Fully compressible simulations of waves and core convection in main-sequence stars

TL;DR

This paper demonstrates that fully compressible 2D hydrodynamics simulations can effectively model stellar oscillations, capturing low-frequency gravity waves and matching observed spectra better than anelastic methods.

Contribution

It introduces the use of a low-Mach, fully compressible code for simulating stellar oscillations, showing advantages over traditional anelastic approaches in capturing low-frequency waves and reducing dissipation.

Findings

Simulations agree with linear wave theory for gravity and pressure waves.

Able to follow low-frequency gravity waves better than anelastic models.

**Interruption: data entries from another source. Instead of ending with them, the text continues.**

Context: an optimization exercise on an open-source flow, tuned for small area, a short achievable clock period and few clock cycles per item. The choices shown serve that exercise and are no tape-out recipe. Function was checked by simulation only, so behaviour that the tests miss may differ from the original. No activity file was given, so power comes from the tool's default toggle rates.

<file path="flow/config.mk">
export PLATFORM = sky130hd
export DESIGN_NAME = sha256_core
export DESIGN_NICKNAME = sha256_core
export VERILOG_FILES = /design/flow/design.v
export SDC_FILE = /design/flow/constraint.sdc
export NUM_CORES = 4
export LEC_CHECK = 0
export CAP_MARGIN = 20
export CORE_MARGIN = 2
export CORE_UTILIZATION = 40
export SLEW_MARGIN = 20
</file>
<file path="flow/constraint.sdc">
create_clock -name core_clock -period 12.0 [get_ports {clk}]
set_input_delay 2.4000 -clock core_clock [delete_from_list [all_inputs] [get_ports {clk}]]
set_output_delay 2.4000 -clock core_clock [all_outputs]
set_load 0.01 [all_outputs]
</file>
Background: an optimization exercise with open tools, aiming at small area. Do not read the settings as production practice.
Function was checked by simulation only, so behaviour that the tests miss may differ from the original.
Power figures rest on the tool's default switching activity, not on a simulated workload.

[flow/config.mk]
export PLATFORM = sky130hd
export DESIGN_NAME = prism_engine
export DESIGN_NICKNAME = prism_engine
export VERILOG_FILES = /design/flow/design.v
export SDC_FILE = /design/flow/constraint.sdc
export NUM_CORES = 4
export LEC_CHECK = 0
export ABC_AREA = 1
export CAP_MARGIN = 20
export CORE_MARGIN = 2
export CORE_UTILIZATION = 40
export SLEW_MARGIN = 20
[flow/constraint.sdc]
create_clock -name core_clock -period 12.0 [get_ports {clk}]
set_input_delay 2.4000 -clock core_clock [delete_from_list [all_inputs] [get_ports {clk}]]
set_output_delay 2.4000 -clock core_clock [all_outputs]
set_load 0.01 [all_outputs]
[flow/design.v]
module prism_engine (
    input  wire        clk,
    input  wire        rst,
    input  wire        start,
    input  wire        stop,
    input  wire [9:0]  entry,
    input  wire [10:0] len,
    input  wire [15:0] div,
    output reg  [2:0]  state,
    output reg  [3:0]  cause,
    output reg  [2:0]  start_err,
    output wire [9:0]  imem_addr,
    input  wire [31:0] imem_rdata,
    output reg         dmem_re,
    output reg         dmem_we,
    output reg  [7:0]  dmem_addr,
    output reg  [31:0] dmem_wdata,
    input  wire [31:0] dmem_rdata,
    input  wire [63:0] rtime,
    input  wire [7:0]  pin_in,
    output reg  [7:0]  pin_out,
    output reg  [7:0]  pin_oe,
    input  wire        in_valid,
    input  wire [31:0] in_data,
    output wire        in_ready,
    output wire [4:0]  in_level,
    output wire        out_valid,
    output wire [31:0] out_data,
    input  wire        out_ready,
    output wire [4:0]  out_level,
    output reg  [31:0] pub_word,
    output reg  [3:0]  irq
);
    localparam [2:0] ST_STOPPED = 3'd1, ST_RUNNING = 3'd3,
                     ST_HALTED  = 3'd4, ST_FAULTED = 3'd5;
    localparam [5:0] OP_NOP = 6'h00, OP_LDI = 6'h01, OP_LUI = 6'h02,
                     OP_MOV = 6'h03, OP_ADD = 6'h04, OP_SUB = 6'h05,
                     OP_AND = 6'h06, OP_OR  = 6'h07, OP_XOR = 6'h08,
                     OP_SHL = 6'h09, OP_SHR = 6'h0A, OP_SAR = 6'h0B,
                     OP_ADDI = 6'h0C, OP_MUL = 6'h0D, OP_LD = 6'h0E,
                     OP_ST  = 6'h0F, OP_JMP = 6'h10, OP_JCC = 6'h11,
                     OP_DJNZ = 6'h12, OP_CALL = 6'h13, OP_RET = 6'h14,
                     OP_HALT = 6'h15, OP_PDIR = 6'h18, OP_POUT = 6'h19,
                     OP_POUTR = 6'h1A, OP_PIN = 6'h1B, OP_WAITP = 6'h1C,
                     OP_SHIFTO = 6'h1D, OP_SHIFTI = 6'h1E, OP_TIME = 6'h20,
                     OP_WAITT = 6'h22, OP_DELAY = 6'h23, OP_PULL = 6'h24,
                     OP_PUSH = 6'h25, OP_PUB = 6'h26, OP_IRQ = 6'h27;
    reg [31:0] w [0:7];
    reg        fz, fn, fc;
    reg [10:0] pc;
    reg [10:0] len_q;
    reg [10:0] rstack [0:3];
    reg [2:0]  sp;
    reg [5:0]  tk;        
    reg        wlev;      
    reg [63:0] xs;        
    reg [15:0] dq;
    wire running = (state == ST_RUNNING);
    wire tick    = running && (dq >= div);
    wire first   = (tk == 6'd0);
    assign imem_addr = pc[9:0];
    reg [31:0] inq  [0:15];
    reg [31:0] outq [0:15];
    reg [3:0]  in_rd, in_wr, out_rd, out_wr;
    reg [4:0]  in_cnt, out_cnt;
    wire in_empty = (in_cnt == 5'd0);
    wire out_full = out_cnt[4];
    assign in_ready  = !in_cnt[4];
    assign in_level  = in_cnt;
    assign out_valid = (out_cnt != 5'd0);
    reg [31:0] out_head, in_head;
    integer qk;
    always @(*) begin
        out_head = 32'd0;
        in_head  = 32'd0;
        for (qk = 0; qk < 16; qk = qk + 1) begin
            out_head = out_head | (outq[qk] & {32{out_rd == qk[3:0]}});
            in_head  = in_head  | (inq[qk]  & {32{in_rd  == qk[3:0]}});
        end
    end
    assign out_data  = out_head;
    assign out_level = out_cnt;
    wire in_push  = in_valid && !in_cnt[4];
    wire out_pop  = out_valid && out_ready;
    reg  in_pop;       
    reg  out_push;     
    wire [31:0] ir  = imem_rdata;
    wire [5:0]  op  = ir[31:26];
    wire [2:0]  fd  = ir[25:23];
    wire [2:0]  fs  = ir[22:20];
    wire [2:0]  ft  = ir[19:17];
    wire is_add  = (op == OP_ADD);
    wire is_sub  = (op == OP_SUB);
    wire is_addi = (op == OP_ADDI);
    wire is_shl  = (op == OP_SHL);
    wire is_sar  = (op == OP_SAR);
    wire is_mul  = (op == OP_MUL);
    wire is_ld   = (op == OP_LD);
    wire is_st   = (op == OP_ST);
    wire is_djnz = (op == OP_DJNZ);
    wire is_lui  = (op == OP_LUI);
    wire is_waitt = (op == OP_WAITT);
    wire is_shifto = (op == OP_SHIFTO);
    wire is_call = (op == OP_CALL);
    wire is_ret  = (op == OP_RET);
    wire [2:0]  ra = is_djnz ? fd : fs;
    wire [2:0]  rb = (is_st || is_lui) ? fd : is_waitt ? (fs | 3'd1) : ft;
    wire [31:0] va = w[ra];
    wire [31:0] vb = w[rb];
    reg         op_bad;
    reg         zero_bad;
    always @(*) begin
        op_bad   = 1'b0;
        zero_bad = 1'b0;
        case (op)
            OP_NOP, OP_RET, OP_HALT: zero_bad = (ir[25:0] != 26'd0);
            OP_LDI:   zero_bad = (ir[22:20] != 3'd0);
            OP_LUI:   zero_bad = (ir[22:16] != 7'd0);
            OP_MOV:   zero_bad = (ir[19:0] != 20'd0);
            OP_ADD, OP_SUB, OP_AND, OP_OR, OP_XOR, OP_MUL:
                      zero_bad = (ir[16:0] != 17'd0);
            OP_SHL, OP_SHR, OP_SAR:
                      zero_bad = (ir[19:5] != 15'd0);
            OP_ADDI:  zero_bad = (ir[19:17] != 3'd0);
            OP_LD, OP_ST:
                      zero_bad = (ir[19:10] != 10'd0);
            OP_JMP, OP_CALL:
                      zero_bad = (ir[25:10] != 16'd0);
            OP_JCC:   zero_bad = (ir[22:10] != 13'd0) || (ir[25:24] == 2'b11);
            OP_DJNZ:  zero_bad = (ir[22:10] != 13'd0);
            OP_PDIR, OP_POUT:
                      zero_bad = (ir[25:16] != 10'd0);
            OP_POUTR: zero_bad = (ir[25:23] != 3'd0) || (ir[19:16] != 4'd0) || (ir[7:0] != 8'd0);
            OP_PIN:   zero_bad = (ir[22:0] != 23'd0);
            OP_WAITP: zero_bad = (ir[16:0] != 17'd0);
            OP_SHIFTO, OP_SHIFTI:
                      zero_bad = (ir[8:0] != 9'd0) || ir[18];
            OP_TIME:  zero_bad = (ir[22:0] != 23'd0) || ir[23];
            OP_WAITT: zero_bad = (ir[25:23] != 3'd0) || (ir[19:0] != 20'd0) || ir[20];
            OP_DELAY: zero_bad = (ir[25:20] != 6'd0);
            OP_PULL:  zero_bad = (ir[22:1] != 22'd0);
            OP_PUSH:  zero_bad = (ir[25:23] != 3'd0) || (ir[19:1] != 19'd0);
            OP_PUB:   zero_bad = (ir[25:23] != 3'd0) || (ir[19:0] != 20'd0);
            OP_IRQ:   zero_bad = (ir[25:2] != 24'd0);
            default:  op_bad = 1'b1;
        endcase
    end
    wire [31:0] imm17 = {{15{ir[16]}}, ir[16:0]};
    wire [31:0] add_b = is_sub ? ~vb :
                        (is_addi || is_ld || is_st || is_djnz) ? (imm17 | {32{is_djnz}}) :
                        vb;
    wire [32:0] add_y = {1'b0, va} + {1'b0, add_b} + {32'd0, is_sub};
    wire daddr_bad = add_y[32] || (add_y[31:8] != 24'd0);
    wire ill_core = (pc >= len_q) || op_bad || zero_bad ||
                    (is_call && sp[2]) ||
                    (is_ret  && sp == 3'd0);
    wire illegal  = ill_core || ((is_ld || is_st) && daddr_bad);
    function [31:0] rev32(input [31:0] x);
        integer k;
        begin
            for (k = 0; k < 32; k = k + 1) rev32[k] = x[31 - k];
        end
    endfunction
    wire [5:0]  sh_nm1  = ir[18:13];
    wire [2:0]  sh_dpin = ir[22:20];
    wire [2:0]  sh_cpin = ir[12:10];
    wire        sh_msb  = ir[19];
    wire        sh_ck   = ir[9];
    wire [4:0]  sh_bit  = sh_ck ? tk[5:1] : tk[4:0];            
    wire        sh_last = (sh_bit == sh_nm1[4:0]);
    wire [4:0]  sh_idx  = sh_msb ? (sh_nm1[4:0] - sh_bit) : sh_bit;
    wire        sh_half = sh_ck ? tk[0] : 1'b1;                  
    wire [4:0]  shamt  = is_shifto ? sh_idx : ir[4:0];
    wire [31:0] sh_in  = is_shl ? rev32(va) : va;
    wire [63:0] sh_ext = {{32{is_sar & va[31]}}, sh_in};
    wire [63:0] sh_t   = sh_ext >> shamt;
    wire [31:0] sh_y   = is_shl ? rev32(sh_t[31:0]) : sh_t[31:0];
    wire [15:0] mul_b   = first ? vb[15:0] : vb[31:16];
    wire [16:0] mul_acc = first ? 17'd0 : xs[32:16];
    wire [32:0] mul_y   = va * mul_b + mul_acc;
    wire [31:0] mul_lo  = {mul_y[15:0], xs[15:0]};
    reg  [31:0] b_ge;       
    reg         mul_hi;
    integer m;
    always @(*) begin
        b_ge[31] = vb[31];
        for (m = 30; m >= 0; m = m - 1) b_ge[m] = b_ge[m + 1] | vb[m];
        mul_hi = mul_y[16];
        for (m = 1; m < 32; m = m + 1) mul_hi = mul_hi | (va[m] & b_ge[32 - m]);
    end
    reg cond_ok;
    always @(*) begin
        case (ir[25:23])
            3'd0: cond_ok = fz;
            3'd1: cond_ok = !fz;
            3'd2: cond_ok = fn;
            3'd3: cond_ok = !fn;
            3'd4: cond_ok = fc;
            3'd5: cond_ok = !fc;
            default: cond_ok = 1'b0;
        endcase
    end
    wire        is_delay = (op == OP_DELAY);
    wire [31:0] wcnt    = !first ? xs[31:0] : is_delay ? {12'd0, ir[19:0]} : vb;
    wire [31:0] wcnt_n  = wcnt - 32'd1;
    wire        wp_lvl = pin_in[ir[25:23]];
    reg         wp_met;
    always @(*) begin
        case (ir[22:21])
            2'd0: wp_met = !wp_lvl;
            2'd1: wp_met = wp_lvl;
            2'd2: wp_met = !first && !wlev && wp_lvl;
            default: wp_met = !first && wlev && !wp_lvl;
        endcase
    end
    wire wp_timeout = ir[20] && (wcnt == 32'd0);
    wire waitt_done = (rtime >= {vb, va});
    wire        delay_done = (wcnt[31:1] == 31'd0);
    wire        si_bit  = pin_in[sh_dpin];
    wire [31:0] si_base = (sh_bit == 5'd0) ? 32'd0 : xs[31:0];
    wire [31:0] si_next = sh_msb ? {si_base[30:0], si_bit}
                                 : (si_base | ({31'd0, si_bit} << sh_bit));
    reg [31:0] wb;
    reg        c_alu;
    always @(*) begin
        c_alu = 1'b0;
        case (op)
            OP_LDI:   wb = {{12{ir[19]}}, ir[19:0]};
            OP_LUI:   wb = {ir[15:0], vb[15:0]};
            OP_MOV:   wb = va;
            OP_ADD, OP_ADDI, OP_DJNZ:
                      begin wb = add_y[31:0]; c_alu = add_y[32]; end
            OP_SUB:   begin wb = add_y[31:0]; c_alu = !add_y[32]; end
            OP_AND:   wb = va & vb;
            OP_OR:    wb = va | vb;
            OP_XOR:   wb = va ^ vb;
            OP_SHL, OP_SHR, OP_SAR:
                      wb = sh_y;
            OP_MUL:   begin wb = mul_lo; c_alu = mul_hi; end
            OP_LD:    wb = dmem_rdata;
            OP_PIN:   wb = {24'd0, pin_in};
            OP_SHIFTI: wb = si_next;
            OP_TIME:  wb = xs[31:0];
            OP_PULL:  wb = in_empty ? 32'h8000_0000 : in_head;
            default:  wb = 32'd0;
        endcase
    end
    wire wb_zero = (wb == 32'd0);
    integer i;
    always @(*) begin
        dmem_re    = 1'b0;
        dmem_we    = 1'b0;
        dmem_addr  = add_y[7:0];
        dmem_wdata = vb;
        in_pop     = 1'b0;
        out_push   = 1'b0;
        if (tick && !stop && !illegal) begin
            if (is_ld && first) dmem_re = 1'b1;
            if (is_st)          dmem_we = 1'b1;
        end
        if (tick && !stop && !ill_core) begin
            if (op == OP_PULL && !in_empty) in_pop = 1'b1;
            if (op == OP_PUSH && !out_full) out_push = 1'b1;
        end
    end
    reg        exec;       
    reg        cont;       
    reg        wen;        
    reg        wen2;       
    reg        fl_all;     
    reg        fl_c;       
    reg        c_val;
    always @(*) begin
        exec   = tick && !stop && !start && !ill_core;
        cont   = 1'b0;
        wen    = 1'b0;
        wen2   = 1'b0;
        fl_all = 1'b0;
        fl_c   = 1'b0;
        c_val  = c_alu;
        case (op)
            OP_LDI, OP_LUI, OP_MOV, OP_PIN: wen = 1'b1;
            OP_ADD, OP_SUB, OP_AND, OP_OR, OP_XOR,
            OP_SHL, OP_SHR, OP_SAR, OP_ADDI: begin wen = 1'b1; fl_all = 1'b1; end
            OP_MUL:  begin cont = first; wen = !first; fl_all = !first; end
            OP_LD:   begin cont = first; wen = !first; end
            OP_JMP, OP_CALL, OP_RET: cont = first;
            OP_JCC:  cont = first && cond_ok;
            OP_DJNZ: begin cont = first && (va != 32'd1); wen = !cont; end
            OP_WAITP: begin
                cont = !wp_met && !wp_timeout;
                fl_c = !cont;
                c_val = !wp_met;
            end
            OP_SHIFTO: cont = !(sh_half && sh_last);
            OP_SHIFTI: begin cont = !(sh_half && sh_last); wen = !cont; end
            OP_TIME: begin cont = first; wen = !first; wen2 = !first; fl_c = !first; c_val = 1'b0; end
            OP_WAITT: cont = !waitt_done;
            OP_DELAY: cont = !delay_done;
            OP_PULL: begin
                cont = in_empty && ir[0];
                wen = !cont;
                fl_c = !cont;
                c_val = in_empty;
            end
            OP_PUSH: begin
                cont = out_full && ir[0];
                fl_c = !cont;
                c_val = out_full;
            end
            default: ;
        endcase
    end
    wire [31:0] wd_even = wb & {32{!rst}};
    wire [31:0] wd_odd  = (wen2 ? xs[63:32] : wb) & {32{!rst}};
    always @(posedge clk) begin
        for (i = 0; i < 8; i = i + 1) begin
            if (rst || (exec && ((wen && fd == i[2:0]) || (wen2 && (fd | 3'd1) == i[2:0]))))
                w[i] <= i[0] ? wd_odd : wd_even;
        end
    end
    always @(posedge clk) begin
        if (exec && (fl_all || fl_c)) fc <= c_val;
        if (exec && fl_all) begin
            fz <= wb_zero;
            fn <= wb[31];
        end
        if (!stop && start && !running && !(len == 11'd0 || len > 11'd1024 || {1'b0, entry} >= len)) begin
            fz <= 1'b0;
            fn <= 1'b0;
            fc <= 1'b0;
        end
    end
    always @(posedge clk) begin
        if (exec) begin
            if (op == OP_TIME && first) xs <= rtime;
            if (is_mul && first) xs[32:0] <= mul_y;
            if (op == OP_WAITP || op == OP_DELAY) xs[31:0] <= wcnt_n;
            if (op == OP_SHIFTI && sh_half) xs[31:0] <= si_next;
            if (op == OP_WAITP) wlev <= wp_lvl;
        end
    end
    always @(posedge clk) begin
        if (rst) begin
            state     <= ST_STOPPED;
            cause     <= 4'd0;
            start_err <= 3'd0;
            pc        <= 11'd0;
            tk        <= 6'd0;
            pin_out   <= 8'd0;
            pin_oe    <= 8'd0;
            pub_word  <= 32'd0;
            irq       <= 4'd0;
        end else begin
            irq <= 4'd0;
            if (stop) begin
                if (running) begin
                    state <= ST_STOPPED;
                    cause <= 4'd1;
                    tk    <= 6'd0;
                end
            end else if (start) begin
                if (running) begin
                    start_err <= 3'd4;
                end else if (len == 11'd0 || len > 11'd1024 || {1'b0, entry} >= len) begin
                    start_err <= 3'd3;
                end else begin
                    state     <= ST_RUNNING;
                    start_err <= 3'd0;
                    pc        <= {1'b0, entry};
                    pin_oe    <= 8'd0;
                    tk        <= 6'd0;
                end
            end else if (tick) begin
                if (illegal) begin
                    state <= ST_FAULTED;
                    cause <= 4'd4;
                    tk    <= 6'd0;
                end else begin
                    if (cont) begin
                        tk <= (is_shifto || op == OP_SHIFTI) ? tk + 6'd1 : 6'd1;
                    end else begin
                        tk <= 6'd0;
                        pc <= pc + 11'd1;
                    end
                    case (op)
                        OP_JMP, OP_JCC, OP_DJNZ, OP_CALL:
                            if (!cont && !first) pc <= {1'b0, ir[9:0]};
                        OP_RET:
                            if (!first) pc <= rstack[sp[1:0] - 2'd1];
                        OP_HALT: begin
                            pc    <= pc;
                            state <= ST_HALTED;
                            cause <= 4'd2;
                        end
                        OP_PDIR: begin
                            for (i = 0; i < 8; i = i + 1)
                                if (ir[8 + i]) pin_oe[i] <= ir[i];
                        end
                        OP_POUT: begin
                            for (i = 0; i < 8; i = i + 1)
                                if (ir[8 + i]) pin_out[i] <= ir[i];
                        end
                        OP_POUTR: begin
                            for (i = 0; i < 8; i = i + 1)
                                if (ir[8 + i]) pin_out[i] <= va[i];
                        end
                        OP_SHIFTO: begin
                            if (!sh_ck || !tk[0]) pin_out[sh_dpin] <= sh_t[0];
                            if (sh_ck) pin_out[sh_cpin] <= tk[0];
                        end
                        OP_SHIFTI: begin
                            if (sh_ck) pin_out[sh_cpin] <= tk[0];
                        end
                        OP_PUB: pub_word <= va;
                        OP_IRQ: irq[ir[1:0]] <= 1'b1;
                        default: ;
                    endcase
                end
            end
        end
    end
    always @(posedge clk) begin
        if (!stop && start && !running && !(len == 11'd0 || len > 11'd1024 || {1'b0, entry} >= len)) begin
            len_q <= len;
            sp    <= 3'd0;
        end else if (exec && !first) begin
            if (is_call) begin
                rstack[sp[1:0]] <= pc + 11'd1;
                sp <= sp + 3'd1;
            end
            if (is_ret) sp <= sp - 3'd1;
        end
        if (!running || tick) dq <= 16'd1;
        else                  dq <= dq + 16'd1;
    end
    always @(posedge clk) begin
        if (in_push)  inq[in_wr]   <= in_data;
        if (out_push) outq[out_wr] <= va;
    end
    always @(posedge clk) begin
        if (rst) begin
            in_rd   <= 4'd0;
            in_wr   <= 4'd0;
            in_cnt  <= 5'd0;
            out_rd  <= 4'd0;
            out_wr  <= 4'd0;
            out_cnt <= 5'd0;
        end else begin
            if (in_push)  in_wr  <= in_wr + 4'd1;
            if (in_pop)   in_rd  <= in_rd + 4'd1;
            if (out_push) out_wr <= out_wr + 4'd1;
            if (out_pop)  out_rd <= out_rd + 4'd1;
            in_cnt  <= in_cnt  + {4'd0, in_push}  - {4'd0, in_pop};
            out_cnt <= out_cnt + {4'd0, out_push} - {4'd0, out_pop};
        end
    end
endmodule
[flow/run.sh]
#!/bin/bash
# synth_recipe.tcl (not shown) runs the flow's synth.tcl, then flattens the netlist and writes it again
# the make line also repeats each setting of config.mk as NAME=value (left out here)
make -C /OpenROAD-flow-scripts/flow DESIGN_CONFIG=/design/flow/config.mk WORK_HOME=/design/flow/orfs CLKGATE_MAP_FILE= SYNTH_SCRIPT=/design/flow/synth_recipe.tcl finish
==> summary.txt <==
std cell rows=about 170; DRC=0; maxcap violations=0; WP data arrival=12.39 ns; fillers=20200; worst slew pin tran=1.21 ns; Synth area leader=edfxtp_1; Crit path top cell by count=buf_4; switching share of power=39.9%; DR WL/cell=32.8 µm; Starting Density=40.3%; Die Width=473 µm; ys flop type=edfxtp_1; P per Cell Area=197 mW/mm²; EDFF count, synth=1400; f_max=roughly 0.086 GHz; post-layout util=approximately half; min Tclk post-route=11.62 ns; PortBufs=367; Final setup viols=0; Synth async-reset ratio=0%; Ys Warns=2; final net count=10600; post-synth top area share=47.9%; total track usage=37.0%; most numerous cell in the Yosys netlist=nand2_1; switching power=8.24 mW; Slew headroom=a little under a fifth; sequential power share=29.4%; top post-synthesis cells by area=edfxtp_1 (48%), nand2_1 (8.1%), fa_1 (7.8%); Seq/Total Area, Yosys=50.7%; drt total wl=418 mm; number of global-route vias before repair=73600; drt first pass iters=6; clock transition at the registers of the reported paths=approximately 0.06 ns; io pins=369; Root Driver=clkbuf_16; CTS buffer count=between 150 and 200; total gr overflow=0; pin count of the biggest net entering global routing=66; synthesized instance count=~8900; Tcrit/Tclk final=96.8%; htree depth=4; CTS tree=built; CP max stage delay=approximately 0.55 ns; Min Hold Slack=0.429 ns; GPL Wtd Cong=~1.1; Setup crit end kind=flip-flop; HPWL Detailed=312 mm; R2R Setup Slk=2.17 ns; synthesized net count=around 9800; Synth cell types=between 70 and 80; leakage=40.9 nW; outcome=finished clean; cell area after synthesis=roughly 0.088 mm²; Comb pwr share=46.2%; capture point of the worst reg-to-reg path=fz; Max clock buf depth=3; CP required=between 10 and 15 ns; #FFs+latches synth=1525; hold_buf cts=0; Hold Path Sink=dq[0]; Final Skew=0.0660 ns; internal power=12.4 mW; Clock Power Share=between 20% and 30%; Die Area=around 0.22 mm²; Crit Path Category=input pin to flip-flop; share of cells above drive strength 1=roughly an eighth; global-route wire length before repair=579 mm; latest clock arrival within the worst-skew pair=between 0.8 and 0.9 ns; HP Class=flip-flop to flip-flop; Layout area overhead=19.7%; crit path launch type=input pin; Avg Vias per Cell=5.93; Worst IR Drop VDD=0.267 mV; master of the slowest instance on the critical path=clkdlybuf4s50_1; Worst R2R Start=tk[0]; Die Height=around 470 µm; post-route ant nets=0; hold_sp=dq[0]; clk sinks=1525; DR vias=75700; most instantiated cells after synthesis=nand2_1 (1890), edfxtp_1 (1400), inv_1 (1014); DR iter-0 viols=~9000; total core area=roughly 0.22 mm²; hold violation count in the final report=0; Pins Over Slew Limit=0; antenna violations before repair=36; worst-path fanout max=17; hold depth=1; Mapped Avg Cell Area=9.85 µm²; Reg2Reg Depth=37
From an optimization exercise on the open Yosys and OpenROAD flow, aimed at a short achievable clock period and few clock cycles per item; shortcuts taken in it are not production practice.
At most, simulation tests tie the RTL to the original design; equivalence was not proved.
The RTL of run 2 was laid out without a check of its function.
Power figures rest on the tool's default switching activity, not on a simulated workload.

==> flow/design.v, too long to show whole: its modules and the start of the top module <==
// module chk_unit: 31 lines
// module chk_feedpre: 353 lines
// module chk_engine: 368 lines
// module chk_block: 416 lines
module chk_block (
    input  wire        clk,
    input  wire        rst,          
    input  wire        flr,          
    input  wire        req_valid,
    output wire        req_ready,
    input  wire        req_write,
    input  wire        req_host,     
    input  wire [7:0]  req_addr,
    input  wire [31:0] req_wdata,
    output reg         rsp_valid,
    output reg  [31:0] rsp_rdata
);
  // ...
==> flow/flow/run.sh <==
#!/bin/bash
# Standard synthesis, then the standard layout with timing repair aiming
# well below the clock period (the SDC is unchanged).
set -e
bash standard.sh synth > synth.log 2>&1
bash standard.sh SETUP_SLACK_MARGIN=9.5 finish > layout.log 2>&1
==> flow/standard.sh <==
#!/bin/bash
# synth_recipe.tcl (not shown) runs the flow's synth.tcl, then flattens the netlist and writes it again
# the make line also repeats each setting of config.mk as NAME=value (left out here)
make -C /OpenROAD-flow-scripts/flow DESIGN_CONFIG=/design/flow/config.mk WORK_HOME=/design/flow/orfs CLKGATE_MAP_FILE= SYNTH_SCRIPT=/design/flow/synth_recipe.tcl "${@:-finish}"
==> flow/config.mk <==
export PLATFORM = sky130hd
export DESIGN_NAME = chk_block
export DESIGN_NICKNAME = chk_block
export VERILOG_FILES = /design/flow/design.v
export SDC_FILE = /design/flow/constraint.sdc
export NUM_CORES = 8
export LEC_CHECK = 0
export ABC_CLOCK_PERIOD_IN_PS = 2000
export CAP_MARGIN = 20
export CORE_MARGIN = 2
export CORE_UTILIZATION = 55
export CTS_CLUSTER_DIAMETER = 80
export CTS_CLUSTER_SIZE = 30
export PLACE_DENSITY = 0.65
export SLEW_MARGIN = 20
==> flow/constraint.sdc <==
create_clock -name core_clock -period 13.0 [get_ports {clk}]
set_input_delay 2.6000 -clock core_clock [delete_from_list [all_inputs] [get_ports {clk}]]
set_output_delay 2.6000 -clock core_clock [all_outputs]
set_load 0.01 [all_outputs]
==> impl_metrics.tcl, run 1 <==
set metrics [dict create \
    status "timing/DRC/antenna clean" \
    path_delay_family "flip-flops" \
    synth-async-reset-ratio_pct 0 \
    fin_skew_ns 0.0673 \
    io_pins 80 \
    peakVddDrop_mv 0.159 \
    hpwl_um 240000 \
    reg.largest.list "u.unit.cnt (256), u.unit.state (256), u.unit.aux (64)" \
    num_vias 72600 \
    relSlewSlack_pct 19.0 \
    via_per_inst 6.55 \
    n_antenna_cell 6 \
    dr.pass1.iters 10 \
    synth_compound_area_share_pct 18.7 \
    synth_xor_area_share_pct 19.7 \
    placedCellCount 10800 \
    cts_max_path_buffers 3 \
    critPathMaxStageDelay_ns 0.38 \
    design.seq.count 1357 \
    cts_tree "yes" \
    buffer_area_share_pct 5.46 \
    slowest_stage "dfxtp_4" \
    reg2reg_slack_ns 9.38 \
    synth.most_common_cell "nand2_1" \
    syn_nets 9629 \
    post-route-period-util_pct 29.5 \
    numClockSinks 1357 \
    numCtsBuffers 75 \
    cp_max_fo 1 \
    hp-class "flop to flop" \
    tap-cell-count 1903 \
    reg2reg_depth 11 \
    inv_count 281 \
    clock_area_share_pct 3.12 \
    design_area_mm2 0.0887 \
    placed_area_mm2 0.0817 \
    period_needed_ns 3.84 \
    antenna_found_initial 15 \
    area_growth_syn_to_layout_pct 11.9 \
    dr_wl_met3_um 42900 \
    cts_setup_buffers 71 \
]
Testbench counts, summed over its fixed seeds: cycles 4,740, bytes 12,977.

Velocity and temperature spectra match observations of massive stars.

Abstract

Context. Recent, nonlinear simulations of wave generation and propagation in full-star models have been carried out in the anelastic approximation using spectral methods. Although it makes long time steps possible, this approach excludes the physics of sound waves completely and rather high artificial viscosity and thermal diffusivity are needed for numerical stability. Direct comparison with observations is thus limited. Aims. We explore the capabilities of our compressible multidimensional hydrodynamics code SLH to simulate stellar oscillations. Methods. We compare some fundamental properties of internal gravity and pressure waves in 2D SLH simulations to linear wave theory using two test cases: (1) an interval gravity wave packet in the Boussinesq limit and (2) a realistic $3\mathrm{M}_\odot$ stellar model with a convective core and a radiative envelope. Oscillation properties of the stellar model are also discussed in the context of observations. Results. Our tests show that specialized low-Mach techniques are necessary when simulating oscillations in stellar interiors. Basic properties of internal gravity and pressure waves in our simulations are in good agreement with linear wave theory. As compared to anelastic simulations of the same stellar model, we can follow internal gravity waves of much lower frequencies. The temporal frequency spectra of velocity and temperature are flat and compatible with observed spectra of massive stars. Conclusion. The low-Mach compressible approach to hydrodynamical simulations of stellar oscillations is promising. Our simulations are less dissipative and require less luminosity boosting than comparable spectral simulations. The fully-compressible approach allows the coupling of gravity and pressure waves to be studied too.